The correlation of these time courses between modalities and varying across regions of the probe indicates that this noise is of physiological origin. Such physiological fluctuations have been noted in previous literature in both fMRI and DOI studies (i.e., Toronov, 54 Bhattacharyya and Lowe,55 Wise 56). This suggests that accounting for physiological fluctuations may therefore improve future analysis of fMRI and/or optical data, because this is clear evidence of nonwhitened noise contributions to the signals. Because most popular statistical mapping methods used in fMRI or optical analysis often make assumptions of random, white, or signal noise, the presence of such strong contributions suggests more care should be taken to investigate these assumptions. Approaches to modeling these systemic signals have recently been described for analysis of optical data and fMRI and similar methods might be extended to combined multimodality analysis in the future. 57, 58, 59, 60

Furthermore, although optical imaging is very susceptible to superficial, systemic noise effects, such as cardiac or respiration signals, the presence of these correlated artifacts in the fMRI data suggests this noise is not entirely arising from the surface. Although, this superficial, systemic physiology clearly has an impact on the optical data, this alone cannot explain the correlated temporal noise between the fMRI and DOI data, because the fMRI signals are arising from mostly cortical tissues.


Generality of Results

Although this experimental design yielded evidence for the correlation of these two methodologies, we must be cautious in drawing conclusions as to the generality of these results to other experimental situations. For both DOI and fMRI, the observed hemodynamic parameters, such as blood volume, HbO2 , or HbR, are spatially and temporally filtered versions of their true underlying changes in the brain.61, 62 In general, these filters are not expected to be identical between the DOI and fMRI. As a result, the measured results may differ because the filter functions may differ. Because these filters will depend on a number of factors, including the acquisition scheme employed, it is possible that other echo, scan parameters, or even brain regions will yield slightly differing results. At different magnetic field strengths, the extra- or intravascular weightings of the BOLD signal will vary, giving rise to images that are differentially biased to macrovascular structure.52, 63 Although this data clearly suggest that there is correspondence between the fMRI and DOI modalities, further investigation of the explicit details of these results should be pursued.

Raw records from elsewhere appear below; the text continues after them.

[src/ksq_slot_mem.sv]
/*
  Two-entry address store for pending command records.
  Assumes the caller never writes a slot that is still pending.
*/
`timescale 1ns/1ps
`default_nettype none
module ksq_slot_mem (
  input  wire logic        clock,
  input  wire logic        we,
  input  wire logic        waddr,
  input  wire logic [31:0] wdata,
  input  wire logic        raddr,
  output var  logic [31:0] rdata
);
  logic [31:0] mem_ff [2];
  // No reset: stored addresses are undefined after reset
  always_ff @(posedge clock) begin
    if (we) begin
      mem_ff[waddr] <= wdata;
    end
    rdata <= mem_ff[raddr];
  end
endmodule
`default_nettype wire

[src/ksq_top.sv]
/*
  Key-setup command queue: double-buffered command-record address
  register, full and done status, master fault capture, interrupt.
  Assumes a register port master that never issues read and write
  together, and an engine that handshakes one record at a time.
*/
// Design decision made here: strobed register access.
// Overview of operation
// The fault register bit 1 tells whether the faulted master access was a read (1) or a write (0).
// Writing a record address to the second command register starts key-setup of that record.
// Software writes the second command register only while the full flag reads 0.
// The address register is double-buffered so a second address queues and runs back to back.
// Software does not write the second command register while bus mastering is disabled.
// The second command register is read/write and has no defined reset value.
// Status bit 27 reads 1 while the queue cannot take another address, resets to 0.
// Status bit 26 is set sticky when a queued record completes and is cleared by writing 1.
// On a master fault the faulting word address is captured in fault register bits 31:2.
// Status bit 28 is set on a master access error and held until soft or hard reset.
// With both slots pending the full flag stays 1 until the engine takes the oldest one.
`timescale 1ns/1ps
`default_nettype none
module ksq_top (
  input  wire logic                 clock,
  input  wire logic                 rst,
  input  wire ksq_pkg::ksq_req_t    req,
  output var  logic [31:0]          rdata,
  output var  ksq_pkg::ksq_cmd_t    cmd,
  input  wire logic                 cmd_take,
  input  wire logic                 cmd_done,
  input  wire ksq_pkg::ksq_fault_t  fault,
  output var  logic                 irq
);
  import ksq_pkg::*;

  typedef struct packed {
    logic [31:0] ctrl;
    logic [31:0] iren;
    logic        full;
    logic        done;
    logic        err;
    logic [29:0] flt_addr;
    logic        flt_rd;
    logic [1:0]  pend;
    logic        wp;
    logic        rp;
    logic [31:0] last_wr;
    logic [31:0] rdata;
    logic        cvalid;
    logic        irq;
    logic        rd_mem;
  } ksq_state_t;

  ksq_state_t st_ff, nxt_st;
  logic [31:0] mem_rdata;
  logic [31:0] status_w;
  logic        soft_rst;
  logic        cmd_wr;

  function automatic logic hit(input logic [7:0] a, input logic [7:0] off);
    return a == off;
  endfunction

  assign soft_rst = st_ff.ctrl[KSQ_BIT_SOFT_RST];
  assign cmd_wr   = req.wr && hit(req.addr, KSQ_OFF_CMD2)
                    && st_ff.ctrl[KSQ_BIT_MASTER_EN];

  always_comb begin
    status_w = 32'h0000_0000;
    status_w[KSQ_BIT_ERR]  = st_ff.err;
    status_w[KSQ_BIT_FULL] = st_ff.full;
    status_w[KSQ_BIT_DONE] = st_ff.done;
  end

  // ----------------------------------------------------------------
  // Slot storage
  // ----------------------------------------------------------------
  ksq_slot_mem u_mem (
    .clock (clock),
    .we    (cmd_wr && !st_ff.pend[st_ff.wp]),
    .waddr (st_ff.wp),
    .wdata (req.wdata),
    .raddr (st_ff.rp),
    .rdata (mem_rdata)
  );

  always_comb begin
    logic [1:0] pend;
    logic       took;
    pend   = st_ff.pend;
    took   = 1'b0;
    nxt_st = st_ff;
    nxt_st.ctrl[KSQ_BIT_SOFT_RST] = 1'b0;
    // Engine takes oldest entry; two-cycle bubble while pointer moves and memory reads
    nxt_st.rd_mem = 1'b0;
    if (st_ff.cvalid && cmd_take) begin
      pend[st_ff.rp] = 1'b0;
      nxt_st.rp      = ~st_ff.rp;
      nxt_st.cvalid  = 1'b0;
      took           = 1'b1;
    end
    if (cmd_wr && !st_ff.pend[st_ff.wp]) begin
      pend[st_ff.wp] = 1'b1;
      nxt_st.wp      = ~st_ff.wp;
      nxt_st.last_wr = req.wdata;
    end
    if (!st_ff.cvalid && !took && !st_ff.rd_mem && st_ff.pend[st_ff.rp]) begin
      nxt_st.rd_mem = 1'b1;
    end
    if (st_ff.rd_mem) begin
      nxt_st.cvalid = 1'b1;
    end
    nxt_st.pend = pend;
    nxt_st.full = &pend;
    // ----------------------------------------------------------------
    // Status events: set wins over clear
    // ----------------------------------------------------------------
    if (req.wr && hit(req.addr, KSQ_OFF_STATUS) && req.wdata[KSQ_BIT_DONE]) begin
      nxt_st.done = 1'b0;
    end
    if (req.wr && hit(req.addr, KSQ_OFF_IRQ_CLR) && req.wdata[KSQ_BIT_DONE]) begin
      nxt_st.done = 1'b0;
    end
    if (cmd_done) begin
      nxt_st.done = 1'b1;
    end
    if (fault.valid) begin
      nxt_st.err      = 1'b1;
      nxt_st.flt_addr = fault.word_addr;
      nxt_st.flt_rd   = fault.is_read;
    end
    if (req.wr && hit(req.addr, KSQ_OFF_CTRL)) begin
      nxt_st.ctrl = req.wdata;
    end
    if (req.wr && hit(req.addr, KSQ_OFF_IRQ_EN)) begin
      nxt_st.iren = req.wdata;
    end
    nxt_st.rdata = 32'h0000_0000;
    if (req.rd) begin
      case (req.addr)
        KSQ_OFF_CTRL:   nxt_st.rdata = st_ff.ctrl;
        KSQ_OFF_STATUS: nxt_st.rdata = status_w;
        KSQ_OFF_FAULT:  nxt_st.rdata = {st_ff.flt_addr, st_ff.flt_rd, 1'b0};
        KSQ_OFF_CMD2:   nxt_st.rdata = st_ff.last_wr;
        KSQ_OFF_IRQ_EN: nxt_st.rdata = st_ff.iren;
        default:        nxt_st.rdata = 32'h0000_0000;
      endcase
    end
    nxt_st.irq = |(status_w & st_ff.iren);
    if (soft_rst) begin
      // Set wins: an event landing on the soft reset still shows
      nxt_st.err    = fault.valid;
      nxt_st.done   = cmd_done;
      nxt_st.pend   = 2'b00;
      nxt_st.full   = 1'b0;
      nxt_st.wp     = 1'b0;
      nxt_st.rp     = 1'b0;
      nxt_st.cvalid = 1'b0;
      nxt_st.rd_mem = 1'b0;
    end
  end

  always_ff @(posedge clock) begin
    if (rst) begin
      st_ff.ctrl    <= KSQ_RST_CTRL;
      st_ff.iren    <= KSQ_RST_IREN;
      st_ff.full    <= 1'b0;
      st_ff.done    <= 1'b0;
      st_ff.err     <= 1'b0;
      st_ff.pend    <= 2'b00;
      st_ff.wp      <= 1'b0;
      st_ff.rp      <= 1'b0;
      st_ff.rdata   <= 32'h0000_0000;
      st_ff.cvalid  <= 1'b0;
      st_ff.irq     <= 1'b0;
      st_ff.rd_mem  <= 1'b0;
      st_ff.flt_addr <= nxt_st.flt_addr;
      st_ff.flt_rd   <= nxt_st.flt_rd;
      st_ff.last_wr  <= nxt_st.last_wr;
    end else begin
      st_ff <= nxt_st;
    end
  end

  // Command output: address held in the slot memory's read register
  always_comb begin
    cmd.valid = st_ff.cvalid;
    cmd.addr  = mem_rdata;
  end
  assign rdata = st_ff.rdata;
  assign irq   = st_ff.irq;

  // ----------------------------------------------------------------
  // Checks
  // ----------------------------------------------------------------
  AST_FULL_BOTH: assert property (@(posedge clock) disable iff (rst)
    st_ff.full && !soft_rst && !(st_ff.cvalid && cmd_take) |=> st_ff.full)
    else $error("full flag dropped before take");
  AST_FULL_STATUS: assert property (@(posedge clock) disable iff (rst)
    req.rd && req.addr == KSQ_OFF_STATUS |=> rdata[KSQ_BIT_FULL] == $past(st_ff.full))
    else $error("full flag not read back");
  AST_DONE_SET: assert property (@(posedge clock) disable iff (rst)
    cmd_done && !soft_rst |=> st_ff.done) else $error("done not set");
  AST_ERR_HOLD: assert property (@(posedge clock) disable iff (rst)
    st_ff.err && !soft_rst |=> st_ff.err) else $error("error flag dropped");
  AST_ERR_SET: assert property (@(posedge clock) disable iff (rst)
    fault.valid |=> st_ff.err) else $error("error not set");
  AST_FLT_ADDR: assert property (@(posedge clock) disable iff (rst)
    fault.valid |=> st_ff.flt_addr == $past(fault.word_addr)) else $error("fault addr");
  AST_FLT_RD: assert property (@(posedge clock) disable iff (rst)
    fault.valid |=> st_ff.flt_rd == $past(fault.is_read)) else $error("fault dir");
  AST_START: assert property (@(posedge clock) disable iff (rst)
    cmd_wr && st_ff.pend == 2'b00 && !st_ff.cvalid && !soft_rst |-> ##3 cmd.valid)
    else $error("record not started");
  AST_CMD_RB: assert property (@(posedge clock) disable iff (rst)
    cmd_wr && !st_ff.pend[st_ff.wp] ##1 req.rd && req.addr == KSQ_OFF_CMD2
    |=> rdata == $past(req.wdata, 2)) else $error("cmd reg readback");
  AST_SECOND: assert property (@(posedge clock) disable iff (rst)
    st_ff.pend == 2'b01 && !soft_rst && !(st_ff.cvalid && cmd_take)
    |=> st_ff.full == $past(cmd_wr))
    else $error("full flag wrong with one slot pending");
endmodule
`default_nettype wire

In this paper, we have shown that the ASL signal correlates with the spatial profile of blood volume changes in the brain. This observation is the result of the primarily arteriolar contributions to these two measurements. The correspondence of volume and flow changes will not be strictly obeyed and further investigation will be needed. In particular, the correspondence of ASL with optical measurements of blood flow, such as diffuse correlation spectroscopy,64, 65 should be explored in future work.


Implications toward Multimodality Integration

Understanding the spatial and temporal correspondence between fMRI and optical methods is an important prerequisite for the multimodality integration of these two techniques and a motivation of the current study. Incorporation of proper measurement models into the processing of multimodality data will enable the ability to exploit analysis schemes that combine the mutual information of all modalities appropriately. In the future, such approaches, designed to maximize the covariance between the two sets of measurements, might greatly improve our discrimination of functional contrast from measurement noise. Placed in a Bayesian formulation, calculating the hemodynamic response that maximizes the a posteriori estimate of the joint set of measurements, as opposed to treating the two modalities as independent measurements, could provide a more accurate estimate of the significance of the functional response.7, 66 Thus, analyzing these modalities together as measurements derived from a common physiological state variable, rather than as independent variables could allow us to better cancel instrument-associated noise factors. These combined analysis schemes are currently being pursued.

In addition, the spatial correspondence between optical and fMRI techniques may also have an impact on multimodality schemes for optical image reconstruction methods. Although DOI offers several advantages for studying the temporal dynamics of the hemodynamic response, as a tool for imaging or brain mapping, it has a number of limitations as an independent imaging tool. Because DOI is based on the measurement of back-reflected, diffuse light, optical imaging is restricted to superficial depths of 0.5 to 2cm into the brain.67 In addition, continuous-wave imaging systems, as used in this study, have virtually no ability to discern activation depth and are exponentially more sensitive to superficial activation. As a result, the varying activation depth across the region of interest creates partial-volume errors. This was the specific motivation for not using image reconstructions in this study.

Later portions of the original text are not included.